===== src/rtl/sevseg_scan_driver_if.sv =====
// Bus between the amount source and the seven-segment scan driver:
// amount/load handshake in, scanned digit select and code out.
interface sevseg_scan_driver_if #(
  parameter int unsigned WIDTH = 27
);
  logic [WIDTH-1:0] value;
  logic             load;
  logic             blank_leading;
  logic             busy;
  logic             overflow;
  logic [3:0]       LED_Select;
  logic [3:0]       LED_BCD;

  modport master (
    output value, load, blank_leading,
    input  busy, overflow, LED_Select, LED_BCD
  );

  modport slave (
    input  value, load, blank_leading,
    output busy, overflow, LED_Select, LED_BCD
  );
endinterface


===== src/rtl/sevseg_scan_driver.sv =====
// Binary-to-BCD (shift-add-3, one shift per clock) feeding a free-running
// digit scanner; the shown amount only changes when a conversion completes.
module sevseg_scan_driver #(
  parameter int unsigned WIDTH  = 27,
  parameter int unsigned DIGITS = 8
) (
  input logic                clk_1ms,
  input logic                rst,
  sevseg_scan_driver_if.slave bus
);

  localparam int unsigned BCD_W  = 4 * DIGITS;
  localparam int unsigned CNT_W  = $clog2(WIDTH + 1);
  localparam int unsigned SCAN_W = (DIGITS > 1) ? $clog2(DIGITS) : 1;

  function automatic longint unsigned pow10(input int unsigned n);
    longint unsigned r;
    r = 64'd1;
    for (int unsigned k = 0; k < n; k++) r = r * 64'd10;
    return r;
  endfunction

  localparam longint unsigned MAX_VAL = pow10(DIGITS) - 64'd1;

  typedef enum logic {IDLE, CONVERT} state_t;

  state_t            state;
  logic [BCD_W-1:0]  bcd, bcd_adj, bcd_shift;
  logic [BCD_W-1:0]  disp, disp_nxt;
  logic [WIDTH-1:0]  bin, bin_shift;
  logic [CNT_W-1:0]  cnt;
  logic              ovf_pending, ovf_nxt, done;
  logic [SCAN_W-1:0] scan, scan_nxt;
  logic [3:0]        digit_sel, led_nxt;
  logic              hi_zero;

  // One double-dabble step: add 3 to every nibble >= 5, then shift left.
  always_comb begin
    bcd_adj = bcd;
    for (int unsigned i = 0; i < DIGITS; i++) begin
      if (bcd[4*i +: 4] >= 4'd5) bcd_adj[4*i +: 4] = bcd[4*i +: 4] + 4'd3;
    end
    {bcd_shift, bin_shift} = {bcd_adj, bin} << 1;
  end

  // Display contents as of the next edge, so a finished conversion reaches
  // the scan output in the same slot that busy falls.
  always_comb begin
    done     = (state == CONVERT) && (cnt == CNT_W'(1));
    disp_nxt = disp;
    ovf_nxt  = bus.overflow;
    if (done) begin
      ovf_nxt  = ovf_pending;
      disp_nxt = ovf_pending ? {DIGITS{4'hE}} : bcd_shift;
    end
  end

  always_comb begin
    scan_nxt  = (scan == SCAN_W'(DIGITS - 1)) ? '0 : scan + SCAN_W'(1);
    digit_sel = 4'd0;
    hi_zero   = 1'b1;
    for (int unsigned i = 0; i < DIGITS; i++) begin
      if (scan_nxt == SCAN_W'(i)) digit_sel = disp_nxt[4*i +: 4];
      if ((i >= 32'(scan_nxt)) && (disp_nxt[4*i +: 4] != 4'd0)) hi_zero = 1'b0;
    end
    // Digit 0 and the error pattern are never blanked.
    if (bus.blank_leading && (scan_nxt != '0) && !ovf_nxt && hi_zero)
      led_nxt = 4'hF;
    else
      led_nxt = digit_sel;
  end

  always_ff @(posedge clk_1ms) begin
    if (rst) begin
      state          <= IDLE;
      bcd            <= '0;
      bin            <= '0;
      cnt            <= '0;
      ovf_pending    <= 1'b0;
      disp           <= '0;
      scan           <= '0;
      bus.busy       <= 1'b0;
      bus.overflow   <= 1'b0;
      bus.LED_Select <= 4'd0;
      bus.LED_BCD    <= 4'd0;
    end else begin
      scan           <= scan_nxt;
      bus.LED_Select <= 4'(scan_nxt);
      bus.LED_BCD    <= led_nxt;
      disp           <= disp_nxt;
      bus.overflow   <= ovf_nxt;
      case (state)
        IDLE: begin
          if (bus.load) begin
            bin         <= bus.value;
            bcd         <= '0;
            cnt         <= CNT_W'(WIDTH);
            ovf_pending <= 64'(bus.value) > MAX_VAL;
            bus.busy    <= 1'b1;
            state       <= CONVERT;
          end
        end
        CONVERT: begin
          bcd <= bcd_shift;
          bin <= bin_shift;
          cnt <= cnt - CNT_W'(1);
          if (done) begin
            bus.busy <= 1'b0;
            state    <= IDLE;
          end
        end
        default: state <= IDLE;
      endcase
    end
  end

endmodule

===== src/flat_wrapper.sv =====
// flat-port wrapper written by rule: the top's interface ports become plain ports
module sevseg_scan_driver_flat 
#(
  parameter int unsigned WIDTH  = 27,
  parameter int unsigned DIGITS = 8
)
  (clk_1ms, rst, bus_value, bus_load, bus_blank_leading, bus_busy, bus_overflow, bus_LED_Select, bus_LED_BCD);
  sevseg_scan_driver_if #(.WIDTH(WIDTH)) bus_i ();
  input logic clk_1ms;
  input logic rst;
  input wire logic [$bits(bus_i.value)-1:0] bus_value;
  input wire logic [$bits(bus_i.load)-1:0] bus_load;
  input wire logic [$bits(bus_i.blank_leading)-1:0] bus_blank_leading;
  output wire logic [$bits(bus_i.busy)-1:0] bus_busy;
  output wire logic [$bits(bus_i.overflow)-1:0] bus_overflow;
  output wire logic [$bits(bus_i.LED_Select)-1:0] bus_LED_Select;
  output wire logic [$bits(bus_i.LED_BCD)-1:0] bus_LED_BCD;
  assign bus_i.value = bus_value;
  assign bus_i.load = bus_load;
  assign bus_i.blank_leading = bus_blank_leading;
  assign bus_busy = bus_i.busy;
  assign bus_overflow = bus_i.overflow;
  assign bus_LED_Select = bus_i.LED_Select;
  assign bus_LED_BCD = bus_i.LED_BCD;
  sevseg_scan_driver #(.WIDTH(WIDTH), .DIGITS(DIGITS)) u_core (.clk_1ms(clk_1ms), .rst(rst), .bus(bus_i));
endmodule

===== config.mk =====
export PLATFORM = sky130hd
export DESIGN_NAME = sevseg_scan_driver_flat
export DESIGN_NICKNAME = d
export VERILOG_FILES = /design/src/rtl/sevseg_scan_driver_if.sv /design/src/rtl/sevseg_scan_driver.sv /design/src/flat_wrapper.sv
export SDC_FILE = /design/constraint.sdc
export NUM_CORES = 1
export LEC_CHECK = 0
export ABC_AREA = 1
export BUFFER_PORTS_ARGS = -buffer_cell sky130_fd_sc_hd__buf_2
export CORE_UTILIZATION = 61
export CTS_CLUSTER_SIZE = 40
export DETAILED_ROUTE_END_ITERATION = 8
export PLACE_DENSITY_LB_ADDON = 0.1
export SETUP_SLACK_MARGIN = 0.5
export SLEW_MARGIN = 20
export SYNTH_ARGS = -nofsm -noshare
export SYNTH_HDL_FRONTEND = slang
export SYNTH_SLANG_ARGS = --single-unit

===== constraint.sdc =====
create_clock -name clk_1ms -period 2.2 [get_ports clk_1ms]
set_clock_uncertainty 0.1 [all_clocks]
set_input_delay 0.22 -clock clk_1ms [delete_from_list [all_inputs] [get_ports clk_1ms]]
set_output_delay 0.22 -clock clk_1ms [all_outputs]
set_load 0.05 [all_outputs]

==> reports/summary.md <==
The core region is 0.008848 mm². The estimated wirelength of the detail-placed design came out at 9763 µm. End of the worst register-to-register path: u_core.bus.LED_BCD[1]$_SDFF_PP0_. Fraction of layout instances using a drive strength above 1: 20.50%.

The count of nets left with antenna violations once routing finished came out at 0. Initial antenna violation count: 0. Summed over all layers, the global routing overflow is 0. By startpoint and endpoint, the worst setup path is classified as reg2reg. Total CTS buffers: 9. In the final routed layout, each cell accounts on average for 14.39 µm. For the DRC violation count after routing, the log shows 0. The run finished with clean final reports.

The data arrival time of the worst path is 2.38 ns, and the post-layout minimum cycle time is 2.171 ns. For the post-synthesis sequential area ratio, the log shows 37.78%. The tools report the synthesized netlist net count as 921.

The count of port buffers added during placement works out to 39. The count of different cell masters after synthesis was 38; the total routing usage reported by global routing was 31.47%. The worst setup path is launched from a register. Setup violations remaining at the end of the flow were counted as 0. The global-route wire length before repair came out at 24590 µm. In this run the static leakage power is 3.226 nW. The tree built by TritonCTS fans out to 107 sinks.

In this run the core area contains 34 standard-cell rows. The count of mapped cells out of synthesis was 870; the number of H-tree branching levels was 3. In the post-synthesis netlist, the cell with the most instances is nand2_1. The initial utilization of the core area, before any placement, comes to 64.07%.

Power per cell area: 578.3 mW/mm². Maximum operating frequency: 460.7 MHz. The die covers 0.009684 mm². In the routed layout, each cell is associated on average with a via count of 5.546. After layout, the worst setup slack is 0.02944 ns. TritonCTS built the clock tree. The synthesized design contains 0 enable-type register cells. The number of iterations in the first detailed-routing pass was 7. Dividing the synthesized area by the synthesized cell count gives 6.516 µm².

The fraction of the cycle the final worst path needs is 98.66%, and the clock latency at the later pin of the worst-skew pair is 0.37 ns. In the synthesized netlist, the cells that appear most often are 290 x nand2_1, 107 x dfxtp_1, 106 x inv_1, 85 x nor2_1, 59 x nand3_1. In this run the cell area of the synthesized design comes to 0.005669 mm².

The count of max-cap constraint violations was 0; the die extent in y was 98.41 µm. The most critical setup path has its startpoint at u_core.cnt[1]$_SDFFE_PP0P_. The largest buffer count on any clock path was 2; the maximum number of pins on one net before global-route repair was 69. Required time at the endpoint of the critical path: 2.40 ns. At the end of routability-driven placement, the weighted congestion stood at 0.9316. STA classifies the critical path endpoint as a register.

The highest fanout seen on the critical path works out to 5. The number of top-level design ports was 41; the setup slack on the worst flop-to-flop path was 0.03 ns. The iteration-0 DRC count of the detailed router is 392. The slowest stage of the critical path is the dfxtp_2 cell. The min-delay analysis places its worst path in the category in2reg. Setup repair after global routing could not meet its margin everywhere. Cell with the most instances on the worst path: nand2_2. Cell type with the highest aggregate area in the netlist: dfxtp_1. The final max-slew violation count is 0, and the peak ir drop on the vdd network is 0.0005363 V.

For the number of nets at the end of the flow, the log shows 974. The master cell of the clock root buffer is clkbuf_8. Clock-pin slew was measured on the worst setup and hold paths at 0.10 ns. After synthesis, the cell types taking the most area are dfxtp_1 38%, nand2_1 19%, inv_1 7.0%. The flop and latch count out of synthesis was 107. The run gives 14900 µm as the aggregate routed wire length. The number of antenna diodes in the final layout is 0. The commonest register cell after synthesis was dfxtp_1. The number of hold violations in the final report was 0.

From left edge to right edge, the die measures 98.41 µm. The utilization after layout came out at 75.95%. The critical path goes through inv_2 > ha_4 > nand2_2 > inv_2 > nand3_4 > buf_4 > buf_4 > nand2_1 > nand2_2 > nor2_2 > nand3_1 > nand2_1 > nand3_2 > nor2_2 > nand2_2 > a21oi_1.

For the worst flop-to-flop path, the logic depth is 16. The launch instance of the worst register-to-register path is u_core.cnt[1]$_SDFFE_PP0P_. In this run the worst setup path terminates at u_core.bus.LED_BCD[1]$_SDFF_PP0_.

The post-place setup slack was -0.09818 ns; the area share of the largest cell type after synthesis was 37.78%. The delay of the slowest critical-path stage came out at 0.34 ns. The area overhead of the layout relative to synthesis is 18.54%, and the yosys synthesis warning count is 0.

The total negative setup slack is 0 ns, and the async set or reset register ratio after synthesis is 0%. The tools report the via count of the first global-routing pass as 5295. Detailed routing inserted a total of 5740 vias.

> [THE PROBLEM] Copy range, inclusive: the line holding "The count of max-cap" to the line holding "The highest fanout". Reproduce exactly those lines of the records above and no others.

> [OUTPUT OF THE EXERCISE]
The count of max-cap constraint violations was 0; the die extent in y was 98.41 µm. The most critical setup path has its startpoint at u_core.cnt[1]$_SDFFE_PP0P_. The largest buffer count on any clock path was 2; the maximum number of pins on one net before global-route repair was 69. Required time at the endpoint of the critical path: 2.40 ns. At the end of routability-driven placement, the weighted congestion stood at 0.9316. STA classifies the critical path endpoint as a register.

The highest fanout seen on the critical path works out to 5. The number of top-level design ports was 41; the setup slack on the worst flop-to-flop path was 0.03 ns. The iteration-0 DRC count of the detailed router is 392. The slowest stage of the critical path is the dfxtp_2 cell. The min-delay analysis places its worst path in the category in2reg. Setup repair after global routing could not meet its margin everywhere. Cell with the most instances on the worst path: nand2_2. Cell type with the highest aggregate area in the netlist: dfxtp_1. The final max-slew violation count is 0, and the peak ir drop on the vdd network is 0.0005363 V.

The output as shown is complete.